[Source information — start]

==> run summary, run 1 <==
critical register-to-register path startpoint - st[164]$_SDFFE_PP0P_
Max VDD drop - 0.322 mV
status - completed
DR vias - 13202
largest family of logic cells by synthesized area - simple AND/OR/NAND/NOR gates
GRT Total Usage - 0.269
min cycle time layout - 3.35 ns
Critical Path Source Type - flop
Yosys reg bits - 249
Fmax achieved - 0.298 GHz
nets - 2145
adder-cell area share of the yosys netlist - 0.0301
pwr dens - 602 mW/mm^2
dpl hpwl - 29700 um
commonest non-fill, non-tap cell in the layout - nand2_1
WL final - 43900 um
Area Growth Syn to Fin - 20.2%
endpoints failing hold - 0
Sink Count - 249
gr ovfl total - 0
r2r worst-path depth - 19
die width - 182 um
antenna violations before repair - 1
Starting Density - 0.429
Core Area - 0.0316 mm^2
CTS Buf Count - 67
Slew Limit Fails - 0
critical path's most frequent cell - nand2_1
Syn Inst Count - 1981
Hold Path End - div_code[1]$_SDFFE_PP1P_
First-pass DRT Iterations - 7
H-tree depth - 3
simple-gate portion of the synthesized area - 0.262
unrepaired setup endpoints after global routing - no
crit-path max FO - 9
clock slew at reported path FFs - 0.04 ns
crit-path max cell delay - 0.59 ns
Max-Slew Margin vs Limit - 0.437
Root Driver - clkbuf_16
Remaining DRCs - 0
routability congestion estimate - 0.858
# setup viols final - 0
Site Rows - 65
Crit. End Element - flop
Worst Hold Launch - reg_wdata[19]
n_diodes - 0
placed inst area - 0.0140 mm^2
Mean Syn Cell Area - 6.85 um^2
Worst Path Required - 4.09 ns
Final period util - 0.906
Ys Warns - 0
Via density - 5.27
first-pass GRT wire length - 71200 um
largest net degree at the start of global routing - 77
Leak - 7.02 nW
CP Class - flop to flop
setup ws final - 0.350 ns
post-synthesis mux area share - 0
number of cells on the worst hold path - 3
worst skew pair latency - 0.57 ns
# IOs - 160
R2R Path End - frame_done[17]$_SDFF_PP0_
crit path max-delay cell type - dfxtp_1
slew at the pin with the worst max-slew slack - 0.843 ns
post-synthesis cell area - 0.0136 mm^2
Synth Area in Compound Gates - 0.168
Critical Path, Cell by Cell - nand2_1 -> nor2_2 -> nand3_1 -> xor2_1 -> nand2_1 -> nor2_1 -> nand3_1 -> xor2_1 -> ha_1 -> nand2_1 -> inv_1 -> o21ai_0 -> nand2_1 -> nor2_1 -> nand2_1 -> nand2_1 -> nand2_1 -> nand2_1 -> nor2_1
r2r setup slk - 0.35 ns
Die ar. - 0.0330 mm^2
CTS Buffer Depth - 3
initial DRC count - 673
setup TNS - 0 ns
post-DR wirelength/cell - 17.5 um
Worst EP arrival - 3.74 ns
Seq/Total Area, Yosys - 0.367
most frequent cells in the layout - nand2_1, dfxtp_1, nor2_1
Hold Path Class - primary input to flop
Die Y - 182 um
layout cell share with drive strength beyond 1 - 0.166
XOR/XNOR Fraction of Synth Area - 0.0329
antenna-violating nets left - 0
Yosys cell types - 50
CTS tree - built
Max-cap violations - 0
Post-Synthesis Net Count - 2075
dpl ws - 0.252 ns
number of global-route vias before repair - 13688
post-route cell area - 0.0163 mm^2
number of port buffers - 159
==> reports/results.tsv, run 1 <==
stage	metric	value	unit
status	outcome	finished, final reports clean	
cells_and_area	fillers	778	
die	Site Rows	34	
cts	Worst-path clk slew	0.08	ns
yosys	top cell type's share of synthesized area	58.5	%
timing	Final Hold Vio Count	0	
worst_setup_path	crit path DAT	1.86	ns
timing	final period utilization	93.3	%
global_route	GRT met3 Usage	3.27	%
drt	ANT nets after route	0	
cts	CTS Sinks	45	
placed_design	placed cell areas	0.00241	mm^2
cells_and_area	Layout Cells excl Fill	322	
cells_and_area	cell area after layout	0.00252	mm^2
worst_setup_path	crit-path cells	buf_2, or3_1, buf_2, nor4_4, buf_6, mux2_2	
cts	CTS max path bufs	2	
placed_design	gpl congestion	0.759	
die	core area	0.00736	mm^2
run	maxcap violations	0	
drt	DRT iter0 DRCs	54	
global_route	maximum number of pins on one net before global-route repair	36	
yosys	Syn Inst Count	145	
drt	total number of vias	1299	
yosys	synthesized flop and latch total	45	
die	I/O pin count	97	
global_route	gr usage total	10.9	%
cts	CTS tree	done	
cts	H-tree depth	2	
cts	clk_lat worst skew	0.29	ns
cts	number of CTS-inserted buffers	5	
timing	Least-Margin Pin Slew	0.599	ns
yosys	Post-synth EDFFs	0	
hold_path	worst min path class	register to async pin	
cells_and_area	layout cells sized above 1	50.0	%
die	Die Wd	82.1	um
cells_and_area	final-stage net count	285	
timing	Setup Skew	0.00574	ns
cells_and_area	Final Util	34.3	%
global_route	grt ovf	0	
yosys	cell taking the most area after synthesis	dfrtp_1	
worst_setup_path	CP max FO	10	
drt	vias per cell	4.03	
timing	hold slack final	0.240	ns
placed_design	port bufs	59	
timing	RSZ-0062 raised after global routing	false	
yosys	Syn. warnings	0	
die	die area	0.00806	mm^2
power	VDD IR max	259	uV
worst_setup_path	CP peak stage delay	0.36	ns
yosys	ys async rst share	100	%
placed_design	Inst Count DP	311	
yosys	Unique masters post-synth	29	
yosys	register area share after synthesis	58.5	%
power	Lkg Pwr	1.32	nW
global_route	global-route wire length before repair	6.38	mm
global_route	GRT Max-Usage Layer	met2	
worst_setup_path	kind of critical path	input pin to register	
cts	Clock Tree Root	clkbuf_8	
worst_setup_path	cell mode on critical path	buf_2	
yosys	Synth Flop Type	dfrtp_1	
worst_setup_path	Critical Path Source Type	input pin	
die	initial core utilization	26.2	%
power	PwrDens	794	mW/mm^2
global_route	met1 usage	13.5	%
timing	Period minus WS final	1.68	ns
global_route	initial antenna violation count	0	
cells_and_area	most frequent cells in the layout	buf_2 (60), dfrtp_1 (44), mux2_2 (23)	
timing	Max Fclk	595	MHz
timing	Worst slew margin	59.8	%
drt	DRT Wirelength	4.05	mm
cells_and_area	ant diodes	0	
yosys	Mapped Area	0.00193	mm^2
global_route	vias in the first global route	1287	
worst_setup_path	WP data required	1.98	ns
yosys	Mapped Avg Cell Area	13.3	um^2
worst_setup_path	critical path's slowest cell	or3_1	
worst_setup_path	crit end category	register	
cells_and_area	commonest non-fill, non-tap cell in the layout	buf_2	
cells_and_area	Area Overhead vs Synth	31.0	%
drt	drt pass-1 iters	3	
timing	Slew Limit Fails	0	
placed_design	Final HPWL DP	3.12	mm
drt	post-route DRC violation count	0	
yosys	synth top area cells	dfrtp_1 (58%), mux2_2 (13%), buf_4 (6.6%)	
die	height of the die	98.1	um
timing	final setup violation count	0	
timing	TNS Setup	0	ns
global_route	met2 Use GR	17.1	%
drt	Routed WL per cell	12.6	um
[config.mk]
export PLATFORM = sky130hd
export DESIGN_NAME = barrier_trap_ctlwrite_exec
export DESIGN_NICKNAME = d
export VERILOG_FILES = /design/src/rtl/sys_instr_decode.v /design/src/rtl/barrier_trap_ctlwrite_exec.v
export VERILOG_INCLUDE_DIRS = /design/src /design/src/pkg
export SDC_FILE = /design/constraint.sdc
export NUM_CORES = 1
export LEC_CHECK = 0
export BUFFER_PORTS_ARGS = -buffer_cell sky130_fd_sc_hd__buf_2
export CELL_PAD_IN_SITES_DETAIL_PLACEMENT = 1
export CELL_PAD_IN_SITES_GLOBAL_PLACEMENT = 2
export CORE_MARGIN = 2
export CORE_UTILIZATION = 23
export DETAILED_ROUTE_END_ITERATION = 6
export PLACE_DENSITY = 0.89
export SLEW_MARGIN = 20
export SYNTH_ARGS = -nofsm -noshare
export SYNTH_HDL_FRONTEND = slang
export SYNTH_SLANG_ARGS = --single-unit
[constraint.sdc]
create_clock -name i_clk -period 2.2 [get_ports i_clk]
set_input_delay 0.11 -clock i_clk [delete_from_list [all_inputs] [get_ports i_clk]]
set_output_delay 0.11 -clock i_clk [all_outputs]
set_load 0.02 [all_outputs]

[Source information — finish]

__Required action__: Could you copy each line from the listing that has the word "with" in it?

__Reply__:
slew at the pin with the worst max-slew slack - 0.843 ns
layout cell share with drive strength beyond 1 - 0.166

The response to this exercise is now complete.